A meek defense in the NYT about the use of baby videos contains an interesting stat: Children spend 49 minutes a day in front of screens and only 30 minutes a day in front of books. This applies, in this survey, to children, but is there any person on the planet who thinks that gap doesn’t grow with teenagers or young adults? I recently sat with a high-ranking executive of a major children’s publisher (Harry Potter) who reported several alarming trends: First, no teenager does only one thing at a time anymore: They do their homework and text, they eat and listen to music. This is hardly breakthrough news, but when coupled with the other fact is more interesting. The second fact is that when teenagers consumer information, they have grown accustomed to doing so by clicking through links, going deeper and deeper into a story. They read a story about Moses and get interested in pyramids, they click on pyramids they get interested in stone carving, they click on stone carving, and so on. In and of itself, not bad, but it means that they are used to consuming information vertically, not horzontally. Story is what’s in peril here. Especially stories that require concentration over a long period of time.

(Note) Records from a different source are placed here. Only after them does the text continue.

--- src/rtl/imem_arb_pkg.sv ---
// Shared encodings and default widths for the instruction-RAM arbiter.
package imem_arb_pkg;

    typedef enum logic [1:0] {
        ST_CPU   = 2'd0,
        ST_LD    = 2'd1,
        ST_YIELD = 2'd2
    } arb_state_e;

    typedef enum logic {
        OWN_CPU = 1'b0,
        OWN_LD  = 1'b1
    } owner_e;

    localparam int          DEF_ADDR_WIDTH = 16;
    localparam int          DEF_DATA_WIDTH = 16;
    localparam int          DEF_MAX_BURST  = 8;
    localparam logic [15:0] DEF_PROT_TOP   = 16'h0100;

endpackage

--- src/rtl/imem_arbiter.sv ---
// Arbitrates a single-port instruction RAM between CPU fetch and a loader.
// Optional write protection below PROT_TOP is compiled in with IMEM_ARB_WPROTECT_EN.
module imem_arbiter
    import imem_arb_pkg::*;
#(
    parameter int                    ADDR_WIDTH = DEF_ADDR_WIDTH,
    parameter int                    DATA_WIDTH = DEF_DATA_WIDTH,
    parameter int                    MAX_BURST  = DEF_MAX_BURST,
    parameter logic [ADDR_WIDTH-1:0] PROT_TOP   = ADDR_WIDTH'(DEF_PROT_TOP)
) (
    input  logic                  clk,
    input  logic                  rst,
    input  logic                  cpu_req,
    input  logic [ADDR_WIDTH-1:0] cpu_addr,
    output logic                  cpu_stall,
    output logic [DATA_WIDTH-1:0] cpu_rdata,
    output logic                  cpu_rvalid,
    input  logic                  ld_req,
    input  logic                  ld_we,
    input  logic [ADDR_WIDTH-1:0] ld_addr,
    input  logic [DATA_WIDTH-1:0] ld_wdata,
    output logic                  ld_gnt,
    output logic [DATA_WIDTH-1:0] ld_rdata,
    output logic                  ld_rvalid,
    output logic                  mem_w_en,
    output logic                  mem_r_en,
    output logic [ADDR_WIDTH-1:0] mem_w_addr,
    output logic [ADDR_WIDTH-1:0] mem_r_addr,
    output logic [DATA_WIDTH-1:0] mem_din,
    input  logic [DATA_WIDTH-1:0] mem_dout,
    output logic                  wp_err,
    output logic [1:0]            dbg_state
);

`ifdef IMEM_ARB_WPROTECT_EN
    localparam bit WP_EN = 1'b1;
`else
    localparam bit WP_EN = 1'b0;
`endif

    localparam int             CNT_W      = $clog2(MAX_BURST);
    localparam logic [CNT_W-1:0] BURST_LAST = CNT_W'(MAX_BURST - 1);

    arb_state_e       state_q, state_d;
    logic [CNT_W-1:0] burst_cnt_q, burst_cnt_d;
    owner_e           rd_owner_q, rd_owner_d;
    logic             rvalid_q, rvalid_d;
    logic             wp_err_q, wp_err_d;
    owner_e           rd_src;
    logic             wp_hit;

    always_ff @(posedge clk) begin
        state_q     <= state_d;
        burst_cnt_q <= burst_cnt_d;
        rd_owner_q  <= rd_owner_d;
        rvalid_q    <= rvalid_d;
        wp_err_q    <= wp_err_d;
    end

    always_comb begin
        state_d     = state_q;
        burst_cnt_d = burst_cnt_q;
        rd_owner_d  = rd_owner_q;
        wp_err_d    = wp_err_q;
        cpu_stall   = 1'b0;
        ld_gnt      = 1'b0;
        mem_w_en    = 1'b0;
        mem_r_en    = 1'b0;
        mem_w_addr  = '0;
        mem_r_addr  = '0;
        mem_din     = '0;
        rd_src      = OWN_CPU;
        wp_hit      = 1'b0;

        case (state_q)
            ST_CPU, ST_YIELD: begin
                if (cpu_req) begin
                    mem_r_en   = 1'b1;
                    mem_r_addr = cpu_addr;
                end
                // The yield slot always ends after one cycle, idle CPU or not.
                if (state_q == ST_YIELD) begin
                    state_d = ld_req ? ST_LD : ST_CPU;
                end else if (ld_req) begin
                    state_d = ST_LD;
                end
            end
            ST_LD: begin
                cpu_stall = cpu_req;
                if (ld_req) begin
                    ld_gnt = 1'b1;
                    if (ld_we) begin
                        if (WP_EN && (ld_addr < PROT_TOP)) begin
                            wp_hit = 1'b1;
                        end else begin
                            mem_w_en   = 1'b1;
                            mem_w_addr = ld_addr;
                            mem_din    = ld_wdata;
                        end
                    end else begin
                        mem_r_en   = 1'b1;
                        mem_r_addr = ld_addr;
                        rd_src     = OWN_LD;
                    end
                    if (burst_cnt_q == BURST_LAST) begin
                        state_d     = ST_YIELD;
                        burst_cnt_d = '0;
                    end else begin
                        burst_cnt_d = burst_cnt_q + CNT_W'(1);
                    end
                end else begin
                    state_d     = ST_CPU;
                    burst_cnt_d = '0;
                end
            end
            default: begin
                state_d     = ST_CPU;
                burst_cnt_d = '0;
            end
        endcase

        if (mem_r_en) begin
            rd_owner_d = rd_src;
        end
        if (wp_hit) begin
            wp_err_d = 1'b1;
        end

        // Reset masks every RAM-facing strobe so an interrupted burst leaves no partial write.
        if (rst) begin
            cpu_stall   = 1'b0;
            ld_gnt      = 1'b0;
            mem_w_en    = 1'b0;
            mem_r_en    = 1'b0;
            mem_w_addr  = '0;
            mem_r_addr  = '0;
            mem_din     = '0;
            state_d     = ST_CPU;
            burst_cnt_d = '0;
            rd_owner_d  = OWN_CPU;
            wp_err_d    = 1'b0;
        end

        rvalid_d = mem_r_en;
    end

    assign cpu_rvalid = rvalid_q && (rd_owner_q == OWN_CPU);
    assign ld_rvalid  = rvalid_q && (rd_owner_q == OWN_LD);
    assign cpu_rdata  = mem_dout;
    assign ld_rdata   = mem_dout;
    assign wp_err     = wp_err_q;
    assign dbg_state  = state_q;

endmodule

--- config.mk ---
export PLATFORM = sky130hd
export DESIGN_NAME = imem_arbiter
export DESIGN_NICKNAME = d
export VERILOG_FILES = /design/src/rtl/imem_arb_pkg.sv /design/src/rtl/imem_arbiter.sv
export SDC_FILE = /design/constraint.sdc
export NUM_CORES = 1
export LEC_CHECK = 0
export ABC_AREA = 0
export CAP_MARGIN = 40
export CORE_MARGIN = 8
export CORE_UTILIZATION = 21
export CTS_CLUSTER_SIZE = 12
export DETAILED_ROUTE_END_ITERATION = 8
export MAX_ROUTING_LAYER = met4
export PLACE_DENSITY = 0.9
export SLEW_MARGIN = 10
export SYNTH_ARGS = -nofsm -noshare
export SYNTH_HDL_FRONTEND = slang
export SYNTH_SLANG_ARGS = --single-unit
--- constraint.sdc ---
create_clock -name clk -period 1.2 [get_ports clk]
set_input_delay 0.12 -clock clk [delete_from_list [all_inputs] [get_ports clk]]
set_output_delay 0.12 -clock clk [all_outputs]
set_load 0.005 [all_outputs]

Videos are indeed being shown in many households with young children. And yes, some parents mistakenly believe that the videos are going to ratchet up their children’s I.Q. But watching hours and hours of baby videos is not the norm.
Only 17 percent of 384 babies in the survey were put in front of videos for an hour or more each day. The average baby watched only about 9 minutes a day. Data from the Kaiser Family Foundation suggests that the national average may be a bit higher — about 13 minutes a day. And babies’ total screen time, including television, DVDs and even computers, according to Kaiser, is higher still — about 49 minutes per day. But the alarming finding from the University of Washington survey applied only to baby videos. Television time, in contrast, seemed to have no effect, good or bad, on babies this young.
Meanwhile, today’s babies also spend nearly an hour a day playing outside, on average, and more than 30 minutes being read to, according to the Kaiser data. Child advocates wish those numbers were higher, but even so, it’s clear that most babies’ routines are not dominated by videos.